● **Prompt**
Return the entries in full, exactly as written.

● **Given records**
= = = =
$ cat src/rtl/imem_loader.sv
// imem_loader: turns a length-prefixed byte stream into little-endian 32-bit instruction
// memory writes from word 0 upward. Define IMEM_LOADER_CHECKSUM_EN for a trailing XOR check byte.
module imem_loader #(
   parameter int ADDR_WIDTH = 8
) (
   input  logic                  clk,
   input  logic                  rst,
   input  logic                  start,
   input  logic                  in_valid,
   input  logic [7:0]            in_data,
   output logic                  in_ready,
   output logic                  mem_we,
   output logic [ADDR_WIDTH-1:0] mem_addr,
   output logic [31:0]           mem_wdata,
   output logic                  busy,
   output logic                  done,
   output logic                  error,
   output logic                  cpu_hold
);

   typedef enum logic [2:0] {
      S_IDLE   = 3'd0,
      S_LEN_LO = 3'd1,
      S_LEN_HI = 3'd2,
      S_DATA   = 3'd3,
`ifdef IMEM_LOADER_CHECKSUM_EN
      S_CSUM   = 3'd4,
`endif
      S_DONE   = 3'd5,
      S_ERROR  = 3'd6
   } state_t;

`ifdef IMEM_LOADER_CHECKSUM_EN
   localparam state_t S_AFTER_DATA = S_CSUM;
`else
   localparam state_t S_AFTER_DATA = S_DONE;
`endif

   localparam logic [16:0] CAPACITY = 17'(2**ADDR_WIDTH);

   state_t      state, state_nxt;
   logic [7:0]  len_lo;
   logic [16:0] len;
   logic [16:0] len_rx;
   logic [16:0] word_idx;
   logic [1:0]  byte_cnt;
   logic [23:0] word_buf;
   logic        accept;
   logic        start_ok;
   logic        last_word_written;
`ifdef IMEM_LOADER_CHECKSUM_EN
   logic [7:0]  csum;
`endif

   assign accept            = in_valid && in_ready;
   assign start_ok          = start && !busy;
   assign len_rx            = {1'b0, in_data, len_lo};
   // word_idx reaches len in the cycle the final word is on the memory port.
   assign last_word_written = (word_idx == len);

   always_comb begin
      in_ready = 1'b0;
      unique case (state)
         S_LEN_LO, S_LEN_HI: in_ready = 1'b1;
         S_DATA:             in_ready = !last_word_written;
`ifdef IMEM_LOADER_CHECKSUM_EN
         S_CSUM:             in_ready = 1'b1;
`endif
         default:            in_ready = 1'b0;
      endcase
   end

   always_comb begin
      state_nxt = state;
      busy      = 1'b1;
      done      = 1'b0;
      error     = 1'b0;
      cpu_hold  = 1'b1;
      unique case (state)
         S_IDLE, S_DONE, S_ERROR: begin
            busy     = 1'b0;
            done     = (state == S_DONE);
            error    = (state == S_ERROR);
            cpu_hold = (state != S_DONE);
            if (start) state_nxt = S_LEN_LO;
         end
         S_LEN_LO: begin
            if (accept) state_nxt = S_LEN_HI;
         end
         S_LEN_HI: begin
            if (accept) begin
               if (len_rx == 17'd0)         state_nxt = S_AFTER_DATA;
               else if (len_rx > CAPACITY)  state_nxt = S_ERROR;
               else                         state_nxt = S_DATA;
            end
         end
         S_DATA: begin
            if (last_word_written) state_nxt = S_AFTER_DATA;
         end
`ifdef IMEM_LOADER_CHECKSUM_EN
         S_CSUM: begin
            if (accept) state_nxt = (in_data == csum) ? S_DONE : S_ERROR;
         end
`endif
         default: state_nxt = S_IDLE;
      endcase
   end

   always_ff @(posedge clk or negedge rst) begin
      if (!rst) state <= S_IDLE;
      else      state <= state_nxt;
   end

   always_ff @(posedge clk or negedge rst) begin
      if (!rst) begin
         len_lo    <= '0;
         len       <= '0;
         word_idx  <= '0;
         byte_cnt  <= '0;
         word_buf  <= '0;
         mem_we    <= 1'b0;
         mem_addr  <= '0;
         mem_wdata <= '0;
`ifdef IMEM_LOADER_CHECKSUM_EN
         csum      <= '0;
`endif
      end else begin
         mem_we <= 1'b0;
         if (start_ok) begin
            word_idx <= '0;
            byte_cnt <= '0;
`ifdef IMEM_LOADER_CHECKSUM_EN
            csum     <= '0;
`endif
         end
         if (accept) begin
            unique case (state)
               S_LEN_LO: len_lo <= in_data;
               S_LEN_HI: len    <= len_rx;
               S_DATA: begin
                  byte_cnt <= byte_cnt + 2'd1;
`ifdef IMEM_LOADER_CHECKSUM_EN
                  csum     <= csum ^ in_data;
`endif
                  // Bytes enter at the top and shift down, so the first byte ends up as the LSB.
                  if (byte_cnt == 2'd3) begin
                     mem_we    <= 1'b1;
                     mem_addr  <= word_idx[ADDR_WIDTH-1:0];
                     mem_wdata <= {in_data, word_buf};
                     word_idx  <= word_idx + 17'd1;
                  end else begin
                     word_buf  <= {in_data, word_buf[23:8]};
                  end
               end
               default: ;
            endcase
         end
      end
   end

endmodule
= = = =
● **Problem solution**
$ cat src/rtl/imem_loader.sv
// imem_loader: turns a length-prefixed byte stream into little-endian 32-bit instruction
// memory writes from word 0 upward. Define IMEM_LOADER_CHECKSUM_EN for a trailing XOR check byte.
module imem_loader #(
   parameter int ADDR_WIDTH = 8
) (
   input  logic                  clk,
   input  logic                  rst,
   input  logic                  start,
   input  logic                  in_valid,
   input  logic [7:0]            in_data,
   output logic                  in_ready,
   output logic                  mem_we,
   output logic [ADDR_WIDTH-1:0] mem_addr,
   output logic [31:0]           mem_wdata,
   output logic                  busy,
   output logic                  done,
   output logic                  error,
   output logic                  cpu_hold
);

   typedef enum logic [2:0] {
      S_IDLE   = 3'd0,
      S_LEN_LO = 3'd1,
      S_LEN_HI = 3'd2,
      S_DATA   = 3'd3,
`ifdef IMEM_LOADER_CHECKSUM_EN
      S_CSUM   = 3'd4,
`endif
      S_DONE   = 3'd5,
      S_ERROR  = 3'd6
   } state_t;

`ifdef IMEM_LOADER_CHECKSUM_EN
   localparam state_t S_AFTER_DATA = S_CSUM;
`else
   localparam state_t S_AFTER_DATA = S_DONE;
`endif

   localparam logic [16:0] CAPACITY = 17'(2**ADDR_WIDTH);

   state_t      state, state_nxt;
   logic [7:0]  len_lo;
   logic [16:0] len;
   logic [16:0] len_rx;
   logic [16:0] word_idx;
   logic [1:0]  byte_cnt;
   logic [23:0] word_buf;
   logic        accept;
   logic        start_ok;
   logic        last_word_written;
`ifdef IMEM_LOADER_CHECKSUM_EN
   logic [7:0]  csum;
`endif

   assign accept            = in_valid && in_ready;
   assign start_ok          = start && !busy;
   assign len_rx            = {1'b0, in_data, len_lo};
   // word_idx reaches len in the cycle the final word is on the memory port.
   assign last_word_written = (word_idx == len);

   always_comb begin
      in_ready = 1'b0;
      unique case (state)
         S_LEN_LO, S_LEN_HI: in_ready = 1'b1;
         S_DATA:             in_ready = !last_word_written;
`ifdef IMEM_LOADER_CHECKSUM_EN
         S_CSUM:             in_ready = 1'b1;
`endif
         default:            in_ready = 1'b0;
      endcase
   end

   always_comb begin
      state_nxt = state;
      busy      = 1'b1;
      done      = 1'b0;
      error     = 1'b0;
      cpu_hold  = 1'b1;
      unique case (state)
         S_IDLE, S_DONE, S_ERROR: begin
            busy     = 1'b0;
            done     = (state == S_DONE);
            error    = (state == S_ERROR);
            cpu_hold = (state != S_DONE);
            if (start) state_nxt = S_LEN_LO;
         end
         S_LEN_LO: begin
            if (accept) state_nxt = S_LEN_HI;
         end
         S_LEN_HI: begin
            if (accept) begin
               if (len_rx == 17'd0)         state_nxt = S_AFTER_DATA;
               else if (len_rx > CAPACITY)  state_nxt = S_ERROR;
               else                         state_nxt = S_DATA;
            end
         end
         S_DATA: begin
            if (last_word_written) state_nxt = S_AFTER_DATA;
         end
`ifdef IMEM_LOADER_CHECKSUM_EN
         S_CSUM: begin
            if (accept) state_nxt = (in_data == csum) ? S_DONE : S_ERROR;
         end
`endif
         default: state_nxt = S_IDLE;
      endcase
   end

   always_ff @(posedge clk or negedge rst) begin
      if (!rst) state <= S_IDLE;
      else      state <= state_nxt;
   end

   always_ff @(posedge clk or negedge rst) begin
      if (!rst) begin
         len_lo    <= '0;
         len       <= '0;
         word_idx  <= '0;
         byte_cnt  <= '0;
         word_buf  <= '0;
         mem_we    <= 1'b0;
         mem_addr  <= '0;
         mem_wdata <= '0;
`ifdef IMEM_LOADER_CHECKSUM_EN
         csum      <= '0;
`endif
      end else begin
         mem_we <= 1'b0;
         if (start_ok) begin
            word_idx <= '0;
            byte_cnt <= '0;
`ifdef IMEM_LOADER_CHECKSUM_EN
            csum     <= '0;
`endif
         end
         if (accept) begin
            unique case (state)
               S_LEN_LO: len_lo <= in_data;
               S_LEN_HI: len    <= len_rx;
               S_DATA: begin
                  byte_cnt <= byte_cnt + 2'd1;
`ifdef IMEM_LOADER_CHECKSUM_EN
                  csum     <= csum ^ in_data;
`endif
                  // Bytes enter at the top and shift down, so the first byte ends up as the LSB.
                  if (byte_cnt == 2'd3) begin
                     mem_we    <= 1'b1;
                     mem_addr  <= word_idx[ADDR_WIDTH-1:0];
                     mem_wdata <= {in_data, word_buf};
                     word_idx  <= word_idx + 17'd1;
                  end else begin
                     word_buf  <= {in_data, word_buf[23:8]};
                  end
               end
               default: ;
            endcase
         end
      end
   end

endmodule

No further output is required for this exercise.